Schrödinger and Heisenberg
Schrödinger’s cat
In the play David and Kyle discuss the Schrödinger’s Cat experiment. Kyle attempts to recreate it with first a frog and then a cat. The experiment was never meant to be practical. It is a hypothetical experiment designed to provoke thought and conversation. It was proposed by Schrödinger to point out the difficulties in talking about the behaviour of particles smaller than an atom.
In the experiment it was imagined that a cat was sealed in a box, in the box was a container of poison gas and some radioactive material. The decay of the radioactive material would break the container release the poison and kill the cat. Schrödinger’s point is that it is impossible to tell whether the cat is alive or dead and so both are possible at the same time. Once the box is opened only one thing is possible it is either alive or dead.

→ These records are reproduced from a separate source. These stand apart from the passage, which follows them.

===== config.mk =====
export PLATFORM = sky130hd
export DESIGN_NAME = byte_matrix_row_col_rotator_core_flat
export DESIGN_NICKNAME = d
export VERILOG_FILES = /design/src/design/bmr_pkg.sv /design/src/design/bmr_chan_if.sv /design/src/design/bmr_ctrl.sv /design/src/design/bmr_datapath.sv /design/src/design/byte_matrix_row_col_rotator_core.sv /design/src/flat_wrapper.sv
export SDC_FILE = /design/constraint.sdc
export NUM_CORES = 1
export LEC_CHECK = 0
export ABC_AREA = 1
export BUFFER_PORTS_ARGS = -buffer_cell sky130_fd_sc_hd__clkbuf_2
export CAP_MARGIN = 10
export CORE_MARGIN = 8
export CORE_UTILIZATION = 40
export CTS_CLUSTER_SIZE = 24
export DETAILED_ROUTE_END_ITERATION = 12
export REMOVE_ABC_BUFFERS = 1
export SYNTH_ARGS = -nofsm -noshare
export SYNTH_HDL_FRONTEND = slang
export SYNTH_SLANG_ARGS = --single-unit

===== constraint.sdc =====
create_clock -name clk -period 4.09 [get_ports clk]
set_input_delay 0.409 -clock clk [delete_from_list [all_inputs] [get_ports clk]]
set_output_delay 0.409 -clock clk [all_outputs]
set_load 0.01 [all_outputs]

===== src/design/bmr_pkg.sv =====
// Shared types and constants for the byte grid rotator.
// Used by the channel interfaces, the controller, the datapath and the top level.
`timescale 1ns / 1ps
`default_nettype none

package bmr_pkg;

  localparam int FUNC_W = 2;
  localparam int POS_W  = 2;
  localparam int AMT_W  = 2;
  localparam int BYTE_W = 8;

  typedef enum logic [FUNC_W-1:0] {
    FUNC_WRITE   = 2'd0,
    FUNC_READ    = 2'd1,
    FUNC_ROT_ROW = 2'd2,
    FUNC_ROT_COL = 2'd3
  } func_t;

  typedef enum logic {
    ST_IDLE = 1'b0,
    ST_EXEC = 1'b1
  } ctrl_state_t;

  // Commands from the controller to the datapath.
  typedef struct packed {
    logic capture;
    logic execute;
  } dp_ctrl_t;

endpackage

`default_nettype wire


===== src/design/bmr_chan_if.sv =====
// Valid/ready channel interfaces for the byte grid rotator.
// Depends on bmr_pkg for the field widths.
`timescale 1ns / 1ps
`default_nettype none

interface bmr_in_if;
  logic                        valid;
  logic                        ready;
  logic [bmr_pkg::FUNC_W-1:0]  func;
  logic [bmr_pkg::POS_W-1:0]   pos_col;
  logic [bmr_pkg::POS_W-1:0]   pos_row;
  logic [bmr_pkg::AMT_W-1:0]   amount;
  logic                        toward;
  logic [bmr_pkg::BYTE_W-1:0]  write_value;

  modport source (output valid, func, pos_col, pos_row, amount, toward, write_value,
                  input ready);
  modport sink (input valid, func, pos_col, pos_row, amount, toward, write_value,
                output ready);
endinterface

interface bmr_out_if;
  logic                        valid;
  logic                        ready;
  logic [bmr_pkg::BYTE_W-1:0]  read_value;

  modport source (output valid, read_value, input ready);
  modport sink (input valid, read_value, output ready);
endinterface

`default_nettype wire


===== src/design/bmr_ctrl.sv =====
// Sequencing controller for the byte grid rotator: captures a transaction,
// runs it once the result register is free, and owns the result valid flag.
// Depends on bmr_pkg.
`timescale 1ns / 1ps
`default_nettype none

module bmr_ctrl (
  input  wire logic              clk,
  input  wire logic              rst_n,
  input  wire logic              in_valid,
  output logic                   in_ready,
  output logic                   out_valid,
  input  wire logic              out_ready,
  output bmr_pkg::dp_ctrl_t      ctrl
);

  bmr_pkg::ctrl_state_t state_r, state_nxt;
  logic                 out_valid_r, out_valid_nxt;
  logic                 res_free;

  assign res_free  = !out_valid_r || out_ready;
  assign out_valid = out_valid_r;

  always_comb begin
    state_nxt = state_r;
    case (state_r)
      bmr_pkg::ST_IDLE: begin
        if (in_valid) begin
          state_nxt = bmr_pkg::ST_EXEC;
        end
      end
      bmr_pkg::ST_EXEC: begin
        if (res_free) begin
          state_nxt = bmr_pkg::ST_IDLE;
        end
      end
      default: state_nxt = bmr_pkg::ST_IDLE;
    endcase
  end

  always_comb begin
    in_ready     = 1'b0;
    ctrl.capture = 1'b0;
    ctrl.execute = 1'b0;
    case (state_r)
      bmr_pkg::ST_IDLE: begin
        in_ready     = 1'b1;
        ctrl.capture = in_valid;
      end
      bmr_pkg::ST_EXEC: begin
        ctrl.execute = res_free;
      end
      default: begin
        in_ready = 1'b0;
      end
    endcase
  end

  always_comb begin
    out_valid_nxt = out_valid_r;
    if (ctrl.execute) begin
      out_valid_nxt = 1'b1;
    end else if (out_ready) begin
      out_valid_nxt = 1'b0;
    end
  end

  always_ff @(posedge clk) begin
    if (!rst_n) begin
      state_r     <= bmr_pkg::ST_IDLE;
      out_valid_r <= 1'b0;
    end else begin
      state_r     <= state_nxt;
      out_valid_r <= out_valid_nxt;
    end
  end

  // An accepted transaction is always followed by the execute state.
  a_accept_to_exec: assert property (@(posedge clk) disable iff (!rst_n)
    (in_valid && in_ready) |=> (state_r == bmr_pkg::ST_EXEC))
    else $error("accepted transaction did not enter execute");

  // Execution never overwrites a result that has not been taken.
  a_exec_res_free: assert property (@(posedge clk) disable iff (!rst_n)
    ctrl.execute |-> (!out_valid_r || out_ready))
    else $error("execute while result register is occupied");

  // A result appears only right after an execution.
  a_valid_from_exec: assert property (@(posedge clk) disable iff (!rst_n)
    $rose(out_valid_r) |-> $past(ctrl.execute))
    else $error("result valid without execution");

endmodule

`default_nettype wire


===== src/design/bmr_datapath.sv =====
// Datapath of the byte grid rotator: command register, grid of byte
// registers with row and column rotation multiplexers, and the result register.
// Depends on bmr_pkg.
`timescale 1ns / 1ps
`default_nettype none

module bmr_datapath #(
  parameter int GRID_WIDTH  = 4,
  parameter int GRID_HEIGHT = 4
) (
  input  wire logic                        clk,
  input  wire logic                        rst_n,
  input  wire bmr_pkg::dp_ctrl_t           ctrl,
  input  wire logic [bmr_pkg::FUNC_W-1:0]  in_func,
  input  wire logic [bmr_pkg::POS_W-1:0]   in_pos_col,
  input  wire logic [bmr_pkg::POS_W-1:0]   in_pos_row,
  input  wire logic [bmr_pkg::AMT_W-1:0]   in_amount,
  input  wire logic                        in_toward,
  input  wire logic [bmr_pkg::BYTE_W-1:0]  in_write_value,
  output logic [bmr_pkg::BYTE_W-1:0]       out_read_value
);

  localparam int CW    = $clog2(GRID_WIDTH);
  localparam int RW    = $clog2(GRID_HEIGHT);
  localparam int CELLS = GRID_WIDTH * GRID_HEIGHT;
  localparam int AW    = $clog2(CELLS);
  localparam logic [CW+1:0] COL_MASK = (CW+2)'(GRID_WIDTH - 1);
  localparam logic [RW+1:0] ROW_MASK = (RW+2)'(GRID_HEIGHT - 1);

  bmr_pkg::func_t                func_r;
  logic [bmr_pkg::POS_W-1:0]     col_r;
  logic [bmr_pkg::POS_W-1:0]     row_r;
  logic [bmr_pkg::AMT_W-1:0]     amt_r;
  logic                          toward_r;
  logic [bmr_pkg::BYTE_W-1:0]    wval_r;

  logic [bmr_pkg::BYTE_W-1:0]    grid_r   [CELLS];
  logic [bmr_pkg::BYTE_W-1:0]    grid_nxt [CELLS];
  logic [bmr_pkg::BYTE_W-1:0]    read_value_r, read_value_nxt;

  logic [CW-1:0]                 col_m, amt_row;
  logic [RW-1:0]                 row_m, amt_col;
  logic [AW-1:0]                 idx;

  logic [bmr_pkg::BYTE_W-1:0]    row_line [GRID_WIDTH];
  logic [bmr_pkg::BYTE_W-1:0]    row_rot  [GRID_WIDTH];
  logic [bmr_pkg::BYTE_W-1:0]    col_line [GRID_HEIGHT];
  logic [bmr_pkg::BYTE_W-1:0]    col_rot  [GRID_HEIGHT];

  // Indices and amounts are masked with the line length minus one.
  assign col_m   = CW'((CW+2)'(col_r) & COL_MASK);
  assign row_m   = RW'((RW+2)'(row_r) & ROW_MASK);
  assign amt_row = CW'((CW+2)'(amt_r) & COL_MASK);
  assign amt_col = RW'((RW+2)'(amt_r) & ROW_MASK);
  assign idx     = AW'(col_m) + AW'(row_m) * AW'(GRID_WIDTH);

  always_comb begin
    for (int c = 0; c < GRID_WIDTH; c++) begin
      row_line[c] = '0;
      for (int r = 0; r < GRID_HEIGHT; r++) begin
        if (row_m == RW'(r)) begin
          row_line[c] = grid_r[r * GRID_WIDTH + c];
        end
      end
    end
    for (int r = 0; r < GRID_HEIGHT; r++) begin
      col_line[r] = '0;
      for (int c = 0; c < GRID_WIDTH; c++) begin
        if (col_m == CW'(c)) begin
          col_line[r] = grid_r[r * GRID_WIDTH + c];
        end
      end
    end
  end

  // Left or up takes from i+t, right or down from i-t, both modulo the length.
  always_comb begin
    logic [CW:0] rs;
    for (int c = 0; c < GRID_WIDTH; c++) begin
      if (toward_r) begin
        rs = (CW+1)'(c) + (CW+1)'(GRID_WIDTH) - (CW+1)'(amt_row);
      end else begin
        rs = (CW+1)'(c) + (CW+1)'(amt_row);
      end
      if (rs >= (CW+1)'(GRID_WIDTH)) begin
        rs = rs - (CW+1)'(GRID_WIDTH);
      end
      row_rot[c] = row_line[rs[CW-1:0]];
    end
  end

  always_comb begin
    logic [RW:0] cs;
    for (int r = 0; r < GRID_HEIGHT; r++) begin
      if (toward_r) begin
        cs = (RW+1)'(r) + (RW+1)'(GRID_HEIGHT) - (RW+1)'(amt_col);
      end else begin
        cs = (RW+1)'(r) + (RW+1)'(amt_col);
      end
      if (cs >= (RW+1)'(GRID_HEIGHT)) begin
        cs = cs - (RW+1)'(GRID_HEIGHT);
      end
      col_rot[r] = col_line[cs[RW-1:0]];
    end
  end

  always_comb begin
    for (int k = 0; k < CELLS; k++) begin
      grid_nxt[k] = grid_r[k];
    end
    read_value_nxt = read_value_r;
    if (ctrl.execute) begin
      read_value_nxt = '0;
      for (int r = 0; r < GRID_HEIGHT; r++) begin
        for (int c = 0; c < GRID_WIDTH; c++) begin
          case (func_r)
            bmr_pkg::FUNC_WRITE: begin
              if (idx == AW'(r * GRID_WIDTH + c)) begin
                grid_nxt[r * GRID_WIDTH + c] = wval_r;
              end
            end
            bmr_pkg::FUNC_ROT_ROW: begin
              if (row_m == RW'(r)) begin
                grid_nxt[r * GRID_WIDTH + c] = row_rot[c];
              end
            end
            bmr_pkg::FUNC_ROT_COL: begin
              if (col_m == CW'(c)) begin
                grid_nxt[r * GRID_WIDTH + c] = col_rot[r];
              end
            end
            default: begin
              grid_nxt[r * GRID_WIDTH + c] = grid_r[r * GRID_WIDTH + c];
            end
          endcase
        end
      end
      if (func_r == bmr_pkg::FUNC_READ) begin
        read_value_nxt = grid_r[idx];
      end
    end
  end

  always_ff @(posedge clk) begin
    if (ctrl.capture) begin
      func_r   <= bmr_pkg::func_t'(in_func);
      col_r    <= in_pos_col;
      row_r    <= in_pos_row;
      amt_r    <= in_amount;
      toward_r <= in_toward;
      wval_r   <= in_write_value;
    end
    read_value_r <= read_value_nxt;
  end

  always_ff @(posedge clk) begin
    if (!rst_n) begin
      for (int k = 0; k < CELLS; k++) begin
        grid_r[k] <= '0;
      end
    end else begin
      for (int k = 0; k < CELLS; k++) begin
        grid_r[k] <= grid_nxt[k];
      end
    end
  end

  assign out_read_value = read_value_r;

  // Only a read transaction returns a nonzero byte.
  a_zero_unless_read: assert property (@(posedge clk) disable iff (!rst_n)
    (ctrl.execute && func_r != bmr_pkg::FUNC_READ) |=> (read_value_r == '0))
    else $error("nonzero result for a transaction other than read");

endmodule

`default_nettype wire


===== src/design/byte_matrix_row_col_rotator_core.sv =====
// Byte grid rotator top level: GRID_WIDTH x GRID_HEIGHT byte registers with
// write, read, row rotation and column rotation. Depends on bmr_pkg,
// bmr_chan_if, bmr_ctrl and bmr_datapath.
`timescale 1ns / 1ps
`default_nettype none

// A transaction is accepted in the idle state, in which the command is
// registered, and then runs in the execute state, in which the whole row or
// column passes through the rotation multiplexers into the grid registers and
// the result register is loaded. The controller holds one transaction at a
// time, so it takes no new one until the last has executed; a result not yet
// taken holds the execute state until out_ch.ready frees the result register. Every
// transaction returns exactly one result; it is the addressed byte for a read
// and zero otherwise. Indices and rotation amounts are masked with the line
// length minus one, and the grid is all zero after reset.
module byte_matrix_row_col_rotator_core #(
  parameter int GRID_WIDTH  = 4,
  parameter int GRID_HEIGHT = 4
) (
  input  wire logic  clk,
  input  wire logic  rst_n,
  bmr_in_if.sink     in_ch,
  bmr_out_if.source  out_ch
);

  bmr_pkg::dp_ctrl_t ctrl;

  bmr_ctrl u_ctrl (
    .clk       (clk),
    .rst_n     (rst_n),
    .in_valid  (in_ch.valid),
    .in_ready  (in_ch.ready),
    .out_valid (out_ch.valid),
    .out_ready (out_ch.ready),
    .ctrl      (ctrl)
  );

  bmr_datapath #(
    .GRID_WIDTH  (GRID_WIDTH),
    .GRID_HEIGHT (GRID_HEIGHT)
  ) u_datapath (
    .clk            (clk),
    .rst_n          (rst_n),
    .ctrl           (ctrl),
    .in_func        (in_ch.func),
    .in_pos_col     (in_ch.pos_col),
    .in_pos_row     (in_ch.pos_row),
    .in_amount      (in_ch.amount),
    .in_toward      (in_ch.toward),
    .in_write_value (in_ch.write_value),
    .out_read_value (out_ch.read_value)
  );

endmodule

`default_nettype wire


===== src/flat_wrapper.sv =====
// flat-port wrapper written by rule: the top's interface ports become plain ports
module byte_matrix_row_col_rotator_core_flat 
#(
  parameter int GRID_WIDTH  = 4,
  parameter int GRID_HEIGHT = 4
)
  (clk, rst_n, in_ch_valid, in_ch_func, in_ch_pos_col, in_ch_pos_row, in_ch_amount, in_ch_toward, in_ch_write_value, in_ch_ready, out_ch_valid, out_ch_read_value, out_ch_ready);
  bmr_in_if in_ch_i ();
  bmr_out_if out_ch_i ();
  input  wire logic clk;
  input  wire logic rst_n;
  input wire logic [$bits(in_ch_i.valid)-1:0] in_ch_valid;
  input wire logic [$bits(in_ch_i.func)-1:0] in_ch_func;
  input wire logic [$bits(in_ch_i.pos_col)-1:0] in_ch_pos_col;
  input wire logic [$bits(in_ch_i.pos_row)-1:0] in_ch_pos_row;
  input wire logic [$bits(in_ch_i.amount)-1:0] in_ch_amount;
  input wire logic [$bits(in_ch_i.toward)-1:0] in_ch_toward;
  input wire logic [$bits(in_ch_i.write_value)-1:0] in_ch_write_value;
  output wire logic [$bits(in_ch_i.ready)-1:0] in_ch_ready;
  output wire logic [$bits(out_ch_i.valid)-1:0] out_ch_valid;
  output wire logic [$bits(out_ch_i.read_value)-1:0] out_ch_read_value;
  input wire logic [$bits(out_ch_i.ready)-1:0] out_ch_ready;
  assign in_ch_i.valid = in_ch_valid;
  assign in_ch_i.func = in_ch_func;
  assign in_ch_i.pos_col = in_ch_pos_col;
  assign in_ch_i.pos_row = in_ch_pos_row;
  assign in_ch_i.amount = in_ch_amount;
  assign in_ch_i.toward = in_ch_toward;
  assign in_ch_i.write_value = in_ch_write_value;
  assign in_ch_ready = in_ch_i.ready;
  assign out_ch_valid = out_ch_i.valid;
  assign out_ch_read_value = out_ch_i.read_value;
  assign out_ch_i.ready = out_ch_ready;
  byte_matrix_row_col_rotator_core #(.GRID_WIDTH(GRID_WIDTH), .GRID_HEIGHT(GRID_HEIGHT)) u_core (.clk(clk), .rst_n(rst_n), .in_ch(in_ch_i), .out_ch(out_ch_i));
endmodule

This amusing video illustrates the idea
Heisenberg
Werner Heisenberg was a theoretical physicist that proposed that sub atomic particles (those small particles that make up an atom) do not travel in a regular pattern. In trying to work out what was happening he realized as he was trying to measure the particles movement he was changing the direction of travel. So he formulated Heisenberg’s Uncertainty Principle which, simply put, states that it is impossible to know both the exact position and the exact velocity of an object at the same time. However, the effect is tiny and so is only noticeable on a subatomic scale.
In other words, the observer affects the observed.